Re: On what days are the git servers available to obtain the ports tree?

From: Chris <portmaster_at_bsdforge.com>
Date: Tue, 03 May 2022 17:42:57 UTC
On 2022-05-03 07:33, John Kennedy wrote:
> On Mon, May 02, 2022 at 01:37:47PM -0700, Chris wrote:
>> ...  I can clone the github hosted mirror && make the changes. But that
>> removes the one-true-source factor, adds additional steps to a procedure
>> that should "Just Work".
>> Which is the real question. Why doesn't it Just Work? Clearly there is a
>> problem with the FreeBSD git based system. ...
>> ... The web pages work. But the git(1) service(s) don't. Why && shouldn't
>> everyone care as to why they don't?
> 
>   I've been using git with FreeBSD since svn days and haven't seen the
> issues you describe.  My ports is currently set up like this:
> 
> 	# (cd /usr/ports && git remote -v)
> 	origin  https://github.com/freebsd/freebsd-ports.git (fetch)
> 	origin  https://github.com/freebsd/freebsd-ports.git (push)
> 
> (not sure why it isn't SSH like my src, but works for this talk)
> 
>   I refresh it just by doing another "git pull".  I'm assuming most
> people are in my situation, and I'm just sort of waiting to see some
> information for why you're different.
I'm not like most people. I rode the "special" bus to school. ;-)
Seriously, on a yearly average I pull down the ports repo 1 times/month.
I do all my development work in jails. I spin them up, and destroy them
when I'm done. While I do have an image for every version of jail I
create.
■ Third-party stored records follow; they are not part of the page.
[src/rtl/float_div_seq_if.sv]
// Operand/result handshake bundle for float_div_seq: valid/ready on the operand side
// and on the result side, operands and result in packed {sign, exp, frac} format.
interface float_div_seq_if #(
  parameter int unsigned EXP_W  = 8,
  parameter int unsigned FRAC_W = 23
);
  localparam int unsigned W = 1 + EXP_W + FRAC_W;

  logic         in_valid;
  logic         in_ready;
  logic [W-1:0] a;
  logic [W-1:0] b;
  logic         out_valid;
  logic         out_ready;
  logic [W-1:0] result;
  logic [4:0]   flags;

  modport master (
    output in_valid, a, b, out_ready,
    input  in_ready, out_valid, result, flags
  );

  modport slave (
    input  in_valid, a, b, out_ready,
    output in_ready, out_valid, result, flags
  );
endinterface

[src/rtl/float_div_seq.sv]
// Multi-cycle IEEE-754 divider (a / b, round-to-nearest-even) using restoring division,
// one quotient bit per cycle; subnormal operands and results flush to zero.
module float_div_seq #(
  parameter int unsigned EXP_W  = 8,
  parameter int unsigned FRAC_W = 23,
  parameter int unsigned BIAS   = 127
) (
  input  logic           clk,
  input  logic           rst_n,
  float_div_seq_if.slave bus
);
  localparam int unsigned W  = 1 + EXP_W + FRAC_W;
  localparam int unsigned MW = FRAC_W + 1;
  localparam int unsigned QW = FRAC_W + 3;
  localparam int unsigned EW = EXP_W + 2;
  localparam int unsigned CW = $clog2(QW);

  localparam logic signed [EW-1:0] EXP_MAX  = EW'((2 ** EXP_W) - 1);
  localparam logic signed [EW-1:0] EXP_ZERO = '0;
  localparam logic signed [EW-1:0] EXP_ONE  = EW'(1);
  localparam logic signed [EW-1:0] EXP_BIAS = EW'(BIAS);

  typedef enum logic [2:0] {
    S_IDLE,
    S_CHECK,
    S_DIV,
    S_NORM,
    S_ROUND,
    S_DONE
  } state_t;

  state_t state_q, state_d;

  logic [W-1:0]           a_q, a_d;
  logic [W-1:0]           b_q, b_d;
  logic                   sign_q, sign_d;
  logic                   special_q, special_d;
  logic [W-1:0]           spec_res_q, spec_res_d;
  logic [4:0]             spec_flg_q, spec_flg_d;
  logic signed [EW-1:0]   exp_q, exp_d;
  logic [MW:0]            rem_q, rem_d;
  logic [QW-1:0]          quo_q, quo_d;
  logic [CW-1:0]          cnt_q, cnt_d;
  logic [W-1:0]           result_q, result_d;
  logic [4:0]             flags_q, flags_d;

  logic                   in_ready, out_valid;

  // Operand classification
  logic [EXP_W-1:0]  ea, eb;
  logic [FRAC_W-1:0] fa, fb;
  logic              sa, sb;
  logic              a_zero, b_zero, a_inf, b_inf, a_nan, b_nan;
  logic [MW-1:0]     mb;

  assign sa     = a_q[W-1];
  assign sb     = b_q[W-1];
  assign ea     = a_q[W-2 -: EXP_W];
  assign eb     = b_q[W-2 -: EXP_W];
  assign fa     = a_q[FRAC_W-1:0];
  assign fb     = b_q[FRAC_W-1:0];
  assign a_zero = (ea == '0);
  assign b_zero = (eb == '0);
  assign a_inf  = (ea == '1) && (fa == '0);
  assign b_inf  = (eb == '1) && (fb == '0);
  assign a_nan  = (ea == '1) && (fa != '0);
  assign b_nan  = (eb == '1) && (fb != '0);
  assign mb     = {1'b1, fb};

  // Restoring step: a set bit means the divisor fits; diff stays below mb so it fits in MW bits
  logic          fits;
  logic [MW-1:0] diff;

  assign fits = (rem_q >= {1'b0, mb});
  assign diff = fits ? (rem_q[MW-1:0] - mb) : rem_q[MW-1:0];

  // Rounding: hidden bit is always set after NORM, so the carry out of the fraction
  // is the carry out of the whole significand and leaves a zero fraction behind
  logic                 guard, rnd, sticky, round_up, carry, inexact;
  logic [FRAC_W:0]      frac_sum;
  logic signed [EW-1:0] exp_r;

  assign guard    = quo_q[1];
  assign rnd      = quo_q[0];
  assign sticky   = (rem_q != '0);
  assign round_up = guard & (rnd | sticky | quo_q[2]);
  assign frac_sum = {1'b0, quo_q[QW-2:2]} + {{FRAC_W{1'b0}}, round_up};
  assign carry    = frac_sum[FRAC_W];
  assign inexact  = guard | rnd | sticky;
  assign exp_r    = exp_q + $signed({{(EW-1){1'b0}}, carry});

  always_ff @(posedge clk or negedge rst_n) begin
    if (!rst_n) begin
      state_q <= S_IDLE;
    end else begin
      state_q <= state_d;
    end
  end

  // Specials detour through ROUND so their result lands two edges after accept
  always_comb begin
    state_d = state_q;
    unique case (state_q)
      S_IDLE:  if (bus.in_valid) state_d = S_CHECK;
      S_CHECK: state_d = special_d ? S_ROUND : S_DIV;
      S_DIV:   if (cnt_q == '0) state_d = S_NORM;
      S_NORM:  state_d = S_ROUND;
      S_ROUND: state_d = S_DONE;
      S_DONE:  if (bus.out_ready) state_d = S_IDLE;
      default: state_d = S_IDLE;
    endcase
  end

  always_comb begin
    in_ready  = (state_q == S_IDLE);
    out_valid = (state_q == S_DONE);
  end

  assign bus.in_ready  = in_ready;
  assign bus.out_valid = out_valid;
  assign bus.result    = result_q;
  assign bus.flags     = flags_q;

  always_comb begin
    a_d        = a_q;
    b_d        = b_q;
    sign_d     = sign_q;
    special_d  = special_q;
    spec_res_d = spec_res_q;
    spec_flg_d = spec_flg_q;
    exp_d      = exp_q;
    rem_d      = rem_q;
    quo_d      = quo_q;
    cnt_d      = cnt_q;
    result_d   = result_q;
    flags_d    = flags_q;
    unique case (state_q)
      S_IDLE: begin
        if (bus.in_valid) begin
          a_d = bus.a;
          b_d = bus.b;
        end
      end
      S_CHECK: begin
        sign_d     = sa ^ sb;
        special_d  = 1'b1;
        spec_flg_d = '0;
        exp_d      = $signed({2'b00, ea}) - $signed({2'b00, eb}) + EXP_BIAS;
        rem_d      = {2'b01, fa};
        quo_d      = '0;
        cnt_d      = CW'(QW - 1);
        if (a_nan || b_nan || (a_zero && b_zero) || (a_inf && b_inf)) begin
          spec_res_d = {1'b0, {EXP_W{1'b1}}, 1'b1, {(FRAC_W-1){1'b0}}};
          spec_flg_d = 5'b10000;
        end else if (a_inf) begin
          spec_res_d = {sa ^ sb, {EXP_W{1'b1}}, {FRAC_W{1'b0}}};
        end else if (b_zero) begin
          spec_res_d = {sa ^ sb, {EXP_W{1'b1}}, {FRAC_W{1'b0}}};
          spec_flg_d = 5'b01000;
        end else if (a_zero || b_inf) begin
          spec_res_d = {sa ^ sb, {(W-1){1'b0}}};
        end else begin
          special_d = 1'b0;
        end
      end
      S_DIV: begin
        rem_d = {diff, 1'b0};
        quo_d = {quo_q[QW-2:0], fits};
        cnt_d = cnt_q - CW'(1);
      end
      S_NORM: begin
        if (!quo_q[QW-1]) begin
          quo_d = {quo_q[QW-2:0], 1'b0};
          exp_d = exp_q - EXP_ONE;
        end
      end
      S_ROUND: begin
        if (special_q) begin
          result_d = spec_res_q;
          flags_d  = spec_flg_q;
        end else if (exp_r >= EXP_MAX) begin
          result_d = {sign_q, {EXP_W{1'b1}}, {FRAC_W{1'b0}}};
          flags_d  = 5'b00101;
        end else if (exp_r <= EXP_ZERO) begin
          result_d = {sign_q, {(W-1){1'b0}}};
          flags_d  = 5'b00011;
        end else begin
          result_d = {sign_q, exp_r[EXP_W-1:0], frac_sum[FRAC_W-1:0]};
          flags_d  = {4'b0000, inexact};
        end
      end
      default: ;
    endcase
  end

  always_ff @(posedge clk or negedge rst_n) begin
    if (!rst_n) begin
      a_q        <= '0;
      b_q        <= '0;
      sign_q     <= 1'b0;
      special_q  <= 1'b0;
      spec_res_q <= '0;
      spec_flg_q <= '0;
      exp_q      <= '0;
      rem_q      <= '0;
      quo_q      <= '0;
      cnt_q      <= '0;
      result_q   <= '0;
      flags_q    <= '0;
    end else begin
      a_q        <= a_d;
      b_q        <= b_d;
      sign_q     <= sign_d;
      special_q  <= special_d;
      spec_res_q <= spec_res_d;
      spec_flg_q <= spec_flg_d;
      exp_q      <= exp_d;
      rem_q      <= rem_d;
      quo_q      <= quo_d;
      cnt_q      <= cnt_d;
      result_q   <= result_d;
      flags_q    <= flags_d;
    end
  end
endmodule

[src/flat_wrapper.sv]
// flat-port wrapper written by rule: the top's interface ports become plain ports
module float_div_seq_flat 
#(
  parameter int unsigned EXP_W  = 8,
  parameter int unsigned FRAC_W = 23,
  parameter int unsigned BIAS   = 127
)
  (clk, rst_n, bus_in_valid, bus_a, bus_b, bus_out_ready, bus_in_ready, bus_out_valid, bus_result, bus_flags);
  float_div_seq_if #(.EXP_W(EXP_W), .FRAC_W(FRAC_W)) bus_i ();
  input  logic clk;
  input  logic rst_n;
  input wire logic [$bits(bus_i.in_valid)-1:0] bus_in_valid;
  input wire logic [$bits(bus_i.a)-1:0] bus_a;
  input wire logic [$bits(bus_i.b)-1:0] bus_b;
  input wire logic [$bits(bus_i.out_ready)-1:0] bus_out_ready;
  output wire logic [$bits(bus_i.in_ready)-1:0] bus_in_ready;
  output wire logic [$bits(bus_i.out_valid)-1:0] bus_out_valid;
  output wire logic [$bits(bus_i.result)-1:0] bus_result;
  output wire logic [$bits(bus_i.flags)-1:0] bus_flags;
  assign bus_i.in_valid = bus_in_valid;
  assign bus_i.a = bus_a;
  assign bus_i.b = bus_b;
  assign bus_i.out_ready = bus_out_ready;
  assign bus_in_ready = bus_i.in_ready;
  assign bus_out_valid = bus_i.out_valid;
  assign bus_result = bus_i.result;
  assign bus_flags = bus_i.flags;
  float_div_seq #(.EXP_W(EXP_W), .FRAC_W(FRAC_W), .BIAS(BIAS)) u_core (.clk(clk), .rst_n(rst_n), .bus(bus_i));
endmodule
[config.mk]
export PLATFORM = sky130hd
export DESIGN_NAME = float_div_seq_flat
export DESIGN_NICKNAME = d
export VERILOG_FILES = /design/src/rtl/float_div_seq_if.sv /design/src/rtl/float_div_seq.sv /design/src/flat_wrapper.sv
export SDC_FILE = /design/constraint.sdc
export NUM_CORES = 1
export LEC_CHECK = 0
export ABC_AREA = 1
export CORE_MARGIN = 8
export CORE_UTILIZATION = 45
export CTS_BUF_LIST = sky130_fd_sc_hd__clkbuf_2 sky130_fd_sc_hd__clkbuf_4 sky130_fd_sc_hd__clkbuf_8
export CTS_CLUSTER_SIZE = 14
export DETAILED_ROUTE_END_ITERATION = 8
export MAX_ROUTING_LAYER = met4
export PLACE_DENSITY = 0.65
export SYNTH_ARGS = -nofsm -noshare
export SYNTH_HDL_FRONTEND = slang
export SYNTH_SLANG_ARGS = --single-unit
[constraint.sdc]
create_clock -name clk -period 4.85 [get_ports clk]
set_input_delay 0.485 -clock clk [delete_from_list [all_inputs] [get_ports clk]]
set_output_delay 0.485 -clock clk [all_outputs]
set_load 0.005 [all_outputs]
==> results.toml <==
[run]
cap_violations = 0

[logic_synthesis]
yosysTopAreaCellShare = 0.4053
yosysTopAreaCell = "dfrtp_1"
synth_seq_area_share = 0.4053
yosys_warnings = 0
synth-adder-area-share = 0.04832
synthXorXnorAreaFrac = 0.01591
yosys.area_share.simple = 0.3039
synth_cell_types = 50
synth-compound-area-share = 0.1279
synthArstFlopShare = 1.000
synth_area_leaders = "dfrtp_1 (41%), nand2_1 (12%), inv_1 (6.9%)"
synth-edff-count = 0
netlist_instances = 1485
syn_avg_cell_area_um2 = 7.359
synth_top_family_by_area = "simple AND/OR/NAND/NOR gates"
synth_seq_cells = 177
syn_nets = 1594
synth_area_um2 = 10930
muxShareOfSynthArea = 0.007213
ys.flop_type = "dfrtp_1"

[clock_network]
numCtsBuffers = 17
ctsResizeCount = 0
clk_pin_slew_ns = 0.10
cts_hold_buf = 0
cts_htree_levels = 4
clock_latency_ns = 0.48
cts-root-buf = "clkbuf_8"
clock_sinks = 177
cts_tree = "done"
cts_buffer_depth = 2
postCtsSetupBuffers = 0

[critical_path]
crit_chain = "nand2_1 -> nor2_1 -> nand3_2 -> inv_1 -> nand4_1 -> nor2_2 -> nand2_1 -> nor2_1 -> nand3_1 -> nor3_1 -> ha_1 -> ha_1 -> or2_2 -> a21oi_1 -> nand2_1 -> nor2_1 -> nand3_2 -> nand2_4 -> inv_2 -> nand3_2 -> o21ai_0"
crit_path_start_kind = "register"
r2r_start = "u_core.quo_q[4]"
end_kind = "register"
criticalPathCategory = "reg -> reg"
worstPathArrival_ns = 4.10
required_ns = 5.21
worstPathMaxFanout = 11
max_stage_delay_ns = 0.43
critPathSlowestCell = "dfrtp_1"
crit_start = "u_core.quo_q[4]"

[timing]
final.period_utilization = 0.7717
worstMarginPinSlew_ns = 1.095
slew_headroom = 0.2693
rsz0062_at_grt = "no"
layout_setup_ws_ns = 1.107
maxSlewViolCount = 0
max_freq_mhz = 267.2
fin_crit_ns = 3.743
fin_setup_tns_ns = 0
setup_violations = 0
clock_skew_ns = 0.02313
finalHoldViolCount = 0

[power_and_ir_drop]
p_per_area_nw_per_um2 = 658.0
p_leak_nw = 6.172
vdd_drop_max_mv = 0.3045

[detailed_routing]
wire_per_inst_um = 15.83
drt_iter0_drc = 724
vias = 10051
ant_nets = 0
viasPerCell = 5.265
drt_wl_total_um = 30230
dr.pass1.iters = 5
drc = 0

[finish]
final_cell_area_um2 = 12600
n_antenna_cell = 0
utilization = 0.5226
areaGrowthSynthToFinish_pct = 15.28
drive_gt1_frac = 0.06246
mostFrequentLayoutCell = "nand2_1"
final_cell_mix = "nand2_1 (340), inv_1 (201), dfrtp_1 (177)"
final_nets = 1681

[die]
placementRows = 57
ios = 107
die-area_um2 = 29530
die_x_um = 171.8
start_util = 0.4533
core_region_area_um2 = 24110
dieHeight_um = 171.8

[placement]
io_buffers = 106
post-place-ws_ns = 1.110
gp_congestion = 0.9502
dpl_cell_area_um2 = 12230
dpl.hpwl_um = 22830

[global_route]
grt_pass1_vias = 9814
grt_overflow = 0
antenna_found_initial = 0
grt_pass1_wl_um = 49670
grt_max_degree = 87
grt_usage = 0.2164

[min_path]
hold_class = "in -> async"

[status]
run_status = "finished, final reports clean"
-- worst paths after layout --
path | endpoint | slack [ns] | cells past startpoint
worst max-delay path | u_core.bus.result[2] | 1.11 | 21
worst min-delay path | u_core.b_q[31] | 0.05 | 1
min in group clk | u_core.spec_res_q[22] | 0.48 | 2
worst min register to register | u_core.spec_res_q[22] | 0.48 | 2
max in group asynchronous | u_core.a_q[18] | 3.65 | 2
worst max register to register | u_core.bus.result[2] | 1.11 | 21
-- power by group --
| part | switching (mW) | leakage, nW | internal (mW) |
|---|---|---|---|
| logic | 3.21 | 3.83 | 1.72 |
| registers | 0.364 | 2.15 | 1.99 |
| clock network | 0.607 | 0.189 | 0.396 |
| total | 4.19 | 6.17 | 4.10 |
-- per-layer routing --
layer  up-vias  GRT usage  part of all wire
met5         -          -                 0
met1      4685     0.2781              0.46
met2       261     0.3465              0.47
met4         0    0.07834             0.031
li1       5050          -                 -
met3        55    0.02869             0.043
-- cell usage after synthesis (all sizes together) (6+ instances only) --
cell	n
nand2	354
inv	211
dfrtp	177
nor2	163
nand3	122
a21oi	110
o21ai	83
nand4	64
ha	39
buf	28
nor3	21
o22ai	20
clkbuf	14
o21bai	13
xnor2	10
xor2	9
mux2	7
nor4	7
a21o	6
-- worst max-delay path, delay by kind of cell (launching register included) --
family                     cells  cell delay (ns)
adders and majority gates      2             0.59
DFF                            1             0.43
AOI/OAI and AO/OA              2             0.21
buffers and inverters          2             0.23
and+or+nand+nor               15             2.16
-- through the flow --
step / power [mW] / std cells / hold slack (ns)
global placement: 7.200 / 1877 / 0.4615
floorplan: 6.011 / 1485 / 0.1894
global route: 9.098 / 1909 / 0.1016
finish: 8.290 / 1909 / 0.05068
CTS: 8.288 / 1909 / 0.07127
detailed placement: 7.261 / 1877 / 0.4643
-- cell type report --
| cell class | instances | area [um2] |
|---|---|---|
| Clock buffer | 19 | 255.2 |
| Multi-Input combinational cell | 1055 | 5507 |
| Inverter | 211 | 792.0 |
| Sequential cell | 177 | 4429 |
| Clock inverter | 13 | 117.6 |
| Fill cell | 2433 | 11510 |
| Tap cell | 324 | 405.4 |
| Timing Repair Buffer | 110 | 1092 |
-- state kept, by name (all words and copies together) (netlist names) --
| name | flops |
|---|---|
| u_core.state_q | 3 |
| u_core.sign_q | 1 |
| u_core.spec_res_q | 3 |
| u_core.cnt_q | 5 |
| u_core.bus.flags | 5 |
| u_core.spec_flg_q | 2 |
| u_core.a_q | 32 |
| u_core.special_q | 1 |
| u_core.rem_q | 25 |
| u_core.bus.result | 32 |
| u_core.quo_q | 26 |
| u_core.b_q | 32 |
| u_core.exp_q | 10 |
-- cell families (layout without fill, tap and decap cells) --
kind of cell             Yosys count  count (layout)
adder cells (fa/ha/maj)           41              41
XOR/XNOR                          19              19
flip-flops                       177             177
multiplexers                       7               7
AO/OA/AOI/OAI                    249             249
buffers and inverters            253             353
AND/OR/NAND/NOR                  739             739
Power figures use the tool's default switching activity.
I don't keep a ports tree. I would consider it. But I've got a
very fat pipe, and I don't pull the tree down often enough to consider
it abusive | harmful. In fact, it appears that I may have possibly exposed
something. :-)
But frankly. You're probably right in thinking that it's enough to git
stash or otherwise undo all my changes && git up... O crap, that's svn. I
mean; git pull. ;-)
> 
>   This particular box is a digital ocean VM, so 2 CPUs and 512MiB of RAM?
> Very underpowered compared to my home system (also has no issues).  About
> the only thing that is interesting there is it has IPv6, so every now and
> then I stumble across IPv6 misconfiguration, usually for getting port
> tarballs but I imagine it could qualify for anything that might be hiding
> behind one of the major content providers like github.
In the end. I should probably create a mirror/clone of the freebsd ports tree
on either my GitLab, or Codeberg account && just pull it down from there.